(Information shown begins)

[config.mk]
export PLATFORM = sky130hd
export DESIGN_NAME = pit_table_flat
export DESIGN_NICKNAME = d
export VERILOG_FILES = /design/src/rtl/pit_table_pkg.sv /design/src/rtl/pit_table_if.sv /design/src/rtl/pit_table_match.sv /design/src/rtl/pit_table.sv /design/src/flat_wrapper.sv
export SDC_FILE = /design/constraint.sdc
export NUM_CORES = 2
export LEC_CHECK = 0
export CORE_MARGIN = 2
export CORE_UTILIZATION = 41
export CTS_BUF_LIST = sky130_fd_sc_hd__clkbuf_8 sky130_fd_sc_hd__clkbuf_16
export CTS_CLUSTER_SIZE = 24
export DETAILED_ROUTE_END_ITERATION = 12
export PLACE_DENSITY = 0.69
export SLEW_MARGIN = 10
export SYNTH_ARGS = -nofsm -noshare
export SYNTH_HDL_FRONTEND = slang
export SYNTH_SLANG_ARGS = --single-unit
[constraint.sdc]
create_clock -name clk -period 25.6 [get_ports clk]
set_input_delay 7.68 -clock clk [delete_from_list [all_inputs] [get_ports clk]]
set_output_delay 7.68 -clock clk [all_outputs]
set_load 0.005 [all_outputs]
[src/rtl/pit_table_pkg.sv]
// Shared widths, FSM state type, table entry layout and prefix masking for the PIT stage.
// No logic of its own; the function is purely combinational.
// Not applicable: no handshakes live here.
package pit_pkg;

    localparam int PIT_ENTRIES  = 8;
    localparam int PIT_PREFIX_W = 64;
    localparam int PIT_LEN_W    = 6;
    localparam int PIT_FACE_W   = 3;
    localparam int PIT_FACE_N   = 1 << PIT_FACE_W;
    localparam int PIT_LIFETIME = 1000;
    localparam int PIT_LIFE_W   = 16;

    typedef enum logic [1:0] {
        IDLE   = 2'd0,
        LOOKUP = 2'd1,
        RESP   = 2'd2
    } state_t;

    // Stored prefixes are always pre-masked so the compare is a plain equality.
    typedef struct packed {
        logic                    vld;
        logic [PIT_PREFIX_W-1:0] prefix;
        logic [PIT_LEN_W-1:0]    len;
        logic [PIT_FACE_N-1:0]   mask;
        logic [PIT_LIFE_W-1:0]   life;
    } pit_entry_t;

    // Keeps the top len bits; a shift by the full width (len 0) yields all zeros.
    function automatic logic [PIT_PREFIX_W-1:0] prefix_mask(input logic [PIT_LEN_W-1:0] len);
        return {PIT_PREFIX_W{1'b1}} << (PIT_PREFIX_W - int'(len));
    endfunction

endpackage

[src/rtl/pit_table_if.sv]
// Bundles the interest input, the fib forward path and the fib return/response path.
// Wiring only, zero latency.
// Only the interest side handshakes (valid/ready); the fib return path has no backpressure.
interface pit_table_if
    import pit_pkg::*;
#(
    parameter int PREFIX_W = PIT_PREFIX_W,
    parameter int LEN_W    = PIT_LEN_W,
    parameter int FACE_W   = PIT_FACE_W
);
    logic                     interest_valid;
    logic [PREFIX_W-1:0]      interest_prefix;
    logic [LEN_W-1:0]         interest_len;
    logic [FACE_W-1:0]        interest_face;
    logic                     interest_ready;
    logic [PREFIX_W-1:0]      pit_in_prefix;
    logic [LEN_W-1:0]         pit_in_len;
    logic                     fib_out_bit;
    logic [PREFIX_W-1:0]      pit_out_prefix;
    logic [LEN_W-1:0]         pit_out_len;
    logic                     prefix_ready;
    logic                     start_send_to_pit;
    logic                     rejected;
    logic [(1<<FACE_W)-1:0]   face_mask;
    logic                     interest_drop;
    logic                     data_overflow;

    modport master (
        output interest_valid, interest_prefix, interest_len, interest_face,
        output pit_out_prefix, pit_out_len, prefix_ready,
        input  interest_ready, pit_in_prefix, pit_in_len, fib_out_bit,
        input  start_send_to_pit, rejected, face_mask, interest_drop, data_overflow
    );

    modport slave (
        input  interest_valid, interest_prefix, interest_len, interest_face,
        input  pit_out_prefix, pit_out_len, prefix_ready,
        output interest_ready, pit_in_prefix, pit_in_len, fib_out_bit,
        output start_send_to_pit, rejected, face_mask, interest_drop, data_overflow
    );
endinterface

[src/rtl/pit_table_match.sv]
// Parallel compare of a masked key against every table entry plus a lowest-free-slot finder.
// Purely combinational, zero latency.
// No flow control; results are consumed by the owning FSM in its LOOKUP cycle.
module pit_match
    import pit_pkg::*;
#(
    parameter int ENTRIES  = PIT_ENTRIES,
    parameter int PREFIX_W = PIT_PREFIX_W,
    parameter int LEN_W    = PIT_LEN_W,
    parameter int IDX_W    = $clog2(PIT_ENTRIES)
) (
    input  logic [ENTRIES-1:0]  tbl_vld,
    input  logic [PREFIX_W-1:0] tbl_prefix [ENTRIES],
    input  logic [LEN_W-1:0]    tbl_len    [ENTRIES],
    input  logic [PREFIX_W-1:0] key_prefix,
    input  logic [LEN_W-1:0]    key_len,
    output logic [ENTRIES-1:0]  hit_vec,
    output logic                hit,
    output logic [IDX_W-1:0]    hit_idx,
    output logic                free_vld,
    output logic [IDX_W-1:0]    free_idx
);

    // Walk from the top index down so the lowest matching/free index is the last one written.
    always_comb begin
        hit_vec  = '0;
        hit      = 1'b0;
        hit_idx  = '0;
        free_vld = 1'b0;
        free_idx = '0;
        for (int i = ENTRIES - 1; i >= 0; i--) begin
            if (tbl_vld[i] && (tbl_len[i] == key_len) && (tbl_prefix[i] == key_prefix)) begin
                hit_vec[i] = 1'b1;
                hit        = 1'b1;
                hit_idx    = IDX_W'(i);
            end
            if (!tbl_vld[i]) begin
                free_vld = 1'b1;
                free_idx = IDX_W'(i);
            end
        end
    end

endmodule

[src/rtl/pit_table.sv]
// Pending Interest Table: collapses duplicate interests, forwards misses to fib, answers fib returns.
// Request captured at edge N resolves at N+1; result pulses are high for the N+1..N+2 cycle; 1 request per 3 cycles.
// Interests are stalled via interest_ready; fib returns are never stalled, one is buffered and a second is dropped with data_overflow.
module pit_table
    import pit_pkg::*;
#(
    parameter int ENTRIES  = PIT_ENTRIES,
    parameter int PREFIX_W = PIT_PREFIX_W,
    parameter int LEN_W    = PIT_LEN_W,
    parameter int FACE_W   = PIT_FACE_W,
    parameter int LIFETIME = PIT_LIFETIME,
    parameter int LIFE_W   = PIT_LIFE_W
) (
    input  logic         clk,
    input  logic         rst,
    pit_table_if.slave   pit
);

    localparam int IDX_W  = (ENTRIES > 1) ? $clog2(ENTRIES) : 1;
    localparam int FACE_N = 1 << FACE_W;

    state_t              state;
    pit_entry_t          tbl [ENTRIES];

    logic                hold_vld;
    logic [PREFIX_W-1:0] hold_prefix;
    logic [LEN_W-1:0]    hold_len;

    logic                req_data;
    logic [PREFIX_W-1:0] req_prefix;
    logic [LEN_W-1:0]    req_len;
    logic [FACE_W-1:0]   req_face;

    logic [ENTRIES-1:0]  tbl_vld;
    logic [PREFIX_W-1:0] tbl_prefix [ENTRIES];
    logic [LEN_W-1:0]    tbl_len    [ENTRIES];
    logic [ENTRIES-1:0]  hit_vec;
    logic                hit;
    logic [IDX_W-1:0]    hit_idx;
    logic                free_vld;
    logic [IDX_W-1:0]    free_idx;
    logic [FACE_N-1:0]   face_bit;
    logic                in_rdy;

    // Interests wait whenever fib data is pending so data never loses arbitration.
    assign in_rdy             = (state == IDLE) && !hold_vld && !pit.prefix_ready && !rst;
    assign pit.interest_ready = in_rdy;
    assign face_bit           = FACE_N'(1) << req_face;

    // Flatten the compare-relevant entry fields for the matcher.
    always_comb begin
        for (int i = 0; i < ENTRIES; i++) begin
            tbl_vld[i]    = tbl[i].vld;
            tbl_prefix[i] = tbl[i].prefix;
            tbl_len[i]    = tbl[i].len;
        end
    end

    pit_match #(
        .ENTRIES  (ENTRIES),
        .PREFIX_W (PREFIX_W),
        .LEN_W    (LEN_W),
        .IDX_W    (IDX_W)
    ) u_match (
        .tbl_vld    (tbl_vld),
        .tbl_prefix (tbl_prefix),
        .tbl_len    (tbl_len),
        .key_prefix (req_prefix),
        .key_len    (req_len),
        .hit_vec    (hit_vec),
        .hit        (hit),
        .hit_idx    (hit_idx),
        .free_vld   (free_vld),
        .free_idx   (free_idx)
    );

    // FSM, table aging/updates, holding register and registered result pulses.
    always_ff @(posedge clk) begin
        if (rst) begin
            state                 <= IDLE;
            hold_vld              <= 1'b0;
            hold_prefix           <= '0;
            hold_len              <= '0;
            req_data              <= 1'b0;
            req_prefix            <= '0;
            req_len               <= '0;
            req_face              <= '0;
            pit.fib_out_bit       <= 1'b0;
            pit.pit_in_prefix     <= '0;
            pit.pit_in_len        <= '0;
            pit.start_send_to_pit <= 1'b0;
            pit.rejected          <= 1'b0;
            pit.face_mask         <= '0;
            pit.interest_drop     <= 1'b0;
            pit.data_overflow     <= 1'b0;
            for (int i = 0; i < ENTRIES; i++) begin
                tbl[i] <= '0;
            end
        end else begin
            pit.fib_out_bit       <= 1'b0;
            pit.pit_in_prefix     <= '0;
            pit.pit_in_len        <= '0;
            pit.start_send_to_pit <= 1'b0;
            pit.rejected          <= 1'b0;
            pit.face_mask         <= '0;
            pit.interest_drop     <= 1'b0;
            pit.data_overflow     <= 1'b0;

            // Aging first; hit handling below overrides an expiry on the same entry.
            for (int i = 0; i < ENTRIES; i++) begin
                if (tbl[i].vld) begin
                    tbl[i].life <= tbl[i].life - 1'b1;
                    if (tbl[i].life <= LIFE_W'(1)) begin
                        tbl[i].vld <= 1'b0;
                    end
                end
            end

            // Returns arriving while busy go to the single-entry holding register.
            if ((state != IDLE) && pit.prefix_ready) begin
                if (!hold_vld) begin
                    hold_vld    <= 1'b1;
                    hold_prefix <= pit.pit_out_prefix;
                    hold_len    <= pit.pit_out_len;
                end else begin
                    pit.data_overflow <= 1'b1;
                end
            end

            case (state)
                IDLE: begin
                    if (hold_vld) begin
                        req_data    <= 1'b1;
                        req_prefix  <= hold_prefix & prefix_mask(hold_len);
                        req_len     <= hold_len;
                        // A live return arriving as the buffer drains refills it.
                        hold_vld    <= pit.prefix_ready;
                        hold_prefix <= pit.pit_out_prefix;
                        hold_len    <= pit.pit_out_len;
                        state       <= LOOKUP;
                    end else if (pit.prefix_ready) begin
                        req_data   <= 1'b1;
                        req_prefix <= pit.pit_out_prefix & prefix_mask(pit.pit_out_len);
                        req_len    <= pit.pit_out_len;
                        state      <= LOOKUP;
                    end else if (pit.interest_valid && in_rdy) begin
                        req_data   <= 1'b0;
                        req_prefix <= pit.interest_prefix & prefix_mask(pit.interest_len);
                        req_len    <= pit.interest_len;
                        req_face   <= pit.interest_face;
                        state      <= LOOKUP;
                    end
                end
                LOOKUP: begin
                    state <= RESP;
                    if (req_data) begin
                        if (hit) begin
                            pit.start_send_to_pit <= 1'b1;
                            pit.face_mask         <= tbl[hit_idx].mask;
                            for (int i = 0; i < ENTRIES; i++) begin
                                if (hit_vec[i]) tbl[i].vld <= 1'b0;
                            end
                        end else begin
                            pit.rejected <= 1'b1;
                        end
                    end else if (hit) begin
                        for (int i = 0; i < ENTRIES; i++) begin
                            if (hit_vec[i]) begin
                                tbl[i].vld  <= 1'b1;
                                tbl[i].mask <= tbl[i].mask | face_bit;
                                tbl[i].life <= LIFE_W'(LIFETIME);
                            end
                        end
                    end else if (free_vld) begin
                        tbl[free_idx] <= '{vld: 1'b1, prefix: req_prefix, len: req_len,
                                           mask: face_bit, life: LIFE_W'(LIFETIME)};
                        pit.fib_out_bit   <= 1'b1;
                        pit.pit_in_prefix <= req_prefix;
                        pit.pit_in_len    <= req_len;
                    end else begin
                        pit.interest_drop <= 1'b1;
                    end
                end
                default: begin
                    state <= IDLE;
                end
            endcase
        end
    end

endmodule

[src/flat_wrapper.sv]
// flat-port wrapper written by rule: the top's interface ports become plain ports
module pit_table_flat import pit_pkg::*;
#(
    parameter int ENTRIES  = PIT_ENTRIES,
    parameter int PREFIX_W = PIT_PREFIX_W,
    parameter int LEN_W    = PIT_LEN_W,
    parameter int FACE_W   = PIT_FACE_W,
    parameter int LIFETIME = PIT_LIFETIME,
    parameter int LIFE_W   = PIT_LIFE_W
)
  (clk, rst, pit_interest_valid, pit_interest_prefix, pit_interest_len, pit_interest_face, pit_pit_out_prefix, pit_pit_out_len, pit_prefix_ready, pit_interest_ready, pit_pit_in_prefix, pit_pit_in_len, pit_fib_out_bit, pit_start_send_to_pit, pit_rejected, pit_face_mask, pit_interest_drop, pit_data_overflow);
  pit_table_if #(.PREFIX_W(PREFIX_W), .LEN_W(LEN_W), .FACE_W(FACE_W)) pit_i ();
  input  logic clk;
  input  logic rst;
  input wire logic [$bits(pit_i.interest_valid)-1:0] pit_interest_valid;
  input wire logic [$bits(pit_i.interest_prefix)-1:0] pit_interest_prefix;
  input wire logic [$bits(pit_i.interest_len)-1:0] pit_interest_len;
  input wire logic [$bits(pit_i.interest_face)-1:0] pit_interest_face;
  input wire logic [$bits(pit_i.pit_out_prefix)-1:0] pit_pit_out_prefix;
  input wire logic [$bits(pit_i.pit_out_len)-1:0] pit_pit_out_len;
  input wire logic [$bits(pit_i.prefix_ready)-1:0] pit_prefix_ready;
  output wire logic [$bits(pit_i.interest_ready)-1:0] pit_interest_ready;
  output wire logic [$bits(pit_i.pit_in_prefix)-1:0] pit_pit_in_prefix;
  output wire logic [$bits(pit_i.pit_in_len)-1:0] pit_pit_in_len;
  output wire logic [$bits(pit_i.fib_out_bit)-1:0] pit_fib_out_bit;
  output wire logic [$bits(pit_i.start_send_to_pit)-1:0] pit_start_send_to_pit;
  output wire logic [$bits(pit_i.rejected)-1:0] pit_rejected;
  output wire logic [$bits(pit_i.face_mask)-1:0] pit_face_mask;
  output wire logic [$bits(pit_i.interest_drop)-1:0] pit_interest_drop;
  output wire logic [$bits(pit_i.data_overflow)-1:0] pit_data_overflow;
  assign pit_i.interest_valid = pit_interest_valid;
  assign pit_i.interest_prefix = pit_interest_prefix;
  assign pit_i.interest_len = pit_interest_len;
  assign pit_i.interest_face = pit_interest_face;
  assign pit_i.pit_out_prefix = pit_pit_out_prefix;
  assign pit_i.pit_out_len = pit_pit_out_len;
  assign pit_i.prefix_ready = pit_prefix_ready;
  assign pit_interest_ready = pit_i.interest_ready;
  assign pit_pit_in_prefix = pit_i.pit_in_prefix;
  assign pit_pit_in_len = pit_i.pit_in_len;
  assign pit_fib_out_bit = pit_i.fib_out_bit;
  assign pit_start_send_to_pit = pit_i.start_send_to_pit;
  assign pit_rejected = pit_i.rejected;
  assign pit_face_mask = pit_i.face_mask;
  assign pit_interest_drop = pit_i.interest_drop;
  assign pit_data_overflow = pit_i.data_overflow;
  pit_table #(.ENTRIES(ENTRIES), .PREFIX_W(PREFIX_W), .LEN_W(LEN_W), .FACE_W(FACE_W), .LIFETIME(LIFETIME), .LIFE_W(LIFE_W)) u_core (.clk(clk), .rst(rst), .pit(pit_i));
endmodule
**Word-level counts from Yosys, hierarchy flattened**

Memory sizes are Yosys's and may differ from the RTL's. A register that Yosys moved wholly into a read port is not among the register bits.
Index checks and enable logic that the tools add are counted.

- Reduce and logical (&&, ||, !) cells: 34
- Muxes and demuxes: 259
- Shift-type cells: 4
- Add/subtract/negate cells: 11
- Equality and inequality tests: 18
- Order comparisons: 8
- Bitwise logic cells: 66

Operators by type and width:

| cell | number |
|---|---|
| == test 64 bit | 8 |
| two-way mux 64 bit | 7 |
| two-way mux 16 bit | 16 |
| two-way mux 1 bit | 201 |
| AND 64 bit | 3 |
| left shift 64 x 32 -> 64 bit (first input constant) | 3 |
| <= comparator 16 x 1 -> 1 bit (second input constant) | 8 |
| subtractor 16 x 1 -> 16 bit (second input constant) | 8 |
| two-way mux 8 bit | 8 |
| bitwise OR 8 bit | 8 |
| == test 6 bit | 8 |
| two-way mux 3 bit | 16 |
| bitwise OR 1 bit | 48 |
| two-way mux 6 bit | 7 |
| subtractor 7 x 6 -> 8 bit (first input constant) | 3 |
| logical AND 1 bit | 21 |
| OR reduction 4 bit | 2 |
| left shift 1 x 3 -> 8 bit (first input constant) | 1 |
| inverter 1 bit | 7 |
| two-way mux 2 bit | 3 |
| OR reduction 5 bit | 1 |
| inequality test 4 x 3 -> 1 bit (second input constant) | 1 |
| one-hot mux 2 bit (2 select lines) | 1 |
| AND reduction 4 bit | 1 |
| 8 further kinds | 10 |

- Flip-flop bits (word level): 222
- Memories: 1
- Output and inout bits: 84
- RAM bits: 760
- Word-level logic and storage cells: 416
- Input bits: 147

Memory list:

| name | words | bits a word | rd ports | clocked after Yosys merged registers in | wr ports | line | source |
|---|---|---|---|---|---|---|---|
| u_core.tbl | 8 | 95 | 9 | 1 | 9 | pit_table.sv:23 | `pit_entry_t tbl [ENTRIES];` |

**Longest topological paths before layout**

An unclocked memory read counts as a cell.

- Depth after elaboration: 19
- Mapped depth: 15
- Gate-level depth less buffers: 12

**By module**

Synthesis repeated with hierarchy kept, for this count alone.

- Cell total of the unflattened synthesis: 4456
- Area, all modules: 47626.9 µm²

Modules (own cells, without submodules):

| module | times used | cells each | seq. area each (µm²) | area an instance (µm²) |
|---|---|---|---|---|
| pit_table | 1 | 3523 | 26065.0 | 40725.3 |
| pit_match | 1 | 933 | 0.0 | 6901.6 |

**Worst setup path after synthesis**

No wires, ideal clock.

- Kind: input-to-output
- From: in rst
- To: out pit_interest_ready
- Required time: 17.920 ns
- Buffers on the path: 0
- Stages: 1
- Setup slack: 9.831 ns
- Arrival time: 8.089 ns
- Cells stage by stage: nor4b_1

- Word-level cells in the longest chain between the ends: 2

Ends and longest elaborated chain:

| what | line | source |
|---|---|---|
| start, declared | flat_wrapper.sv:14 | `input logic rst;` |
| zero test 1 bit | pit_table.sv:46 | `assign in_rdy = (state == IDLE) && !hold_vld && !pit.prefix_ready && !rst;` |
| logical AND 1 bit | pit_table.sv:46 |  |
| end, declared | flat_wrapper.sv:22 | `output wire logic [$bits(pit_i.interest_ready)-1:0] pit_interest_ready;` |

Every way passes these cells.

**Worst setup path in the final report**

- From: in pit_prefix_ready
- To: out pit_interest_ready

- Word-level cells in the longest chain between the ends: 3

Ends and longest elaborated chain:

| what | line | source |
|---|---|---|
| start, declared | flat_wrapper.sv:21 | `input wire logic [$bits(pit_i.prefix_ready)-1:0] pit_prefix_ready;` |
| zero test 1 bit | pit_table.sv:46 |  |
| logical AND 1 bit (2 in series) | pit_table.sv:46 |  |

Every way passes these cells.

(Information shown ends)

Exercise goal:
Locate the word "that" in the data above. Copy every line carrying it.

Reply to the exercise:
Memory sizes are Yosys's and may differ from the RTL's. A register that Yosys moved wholly into a read port is not among the register bits.
Index checks and enable logic that the tools add are counted.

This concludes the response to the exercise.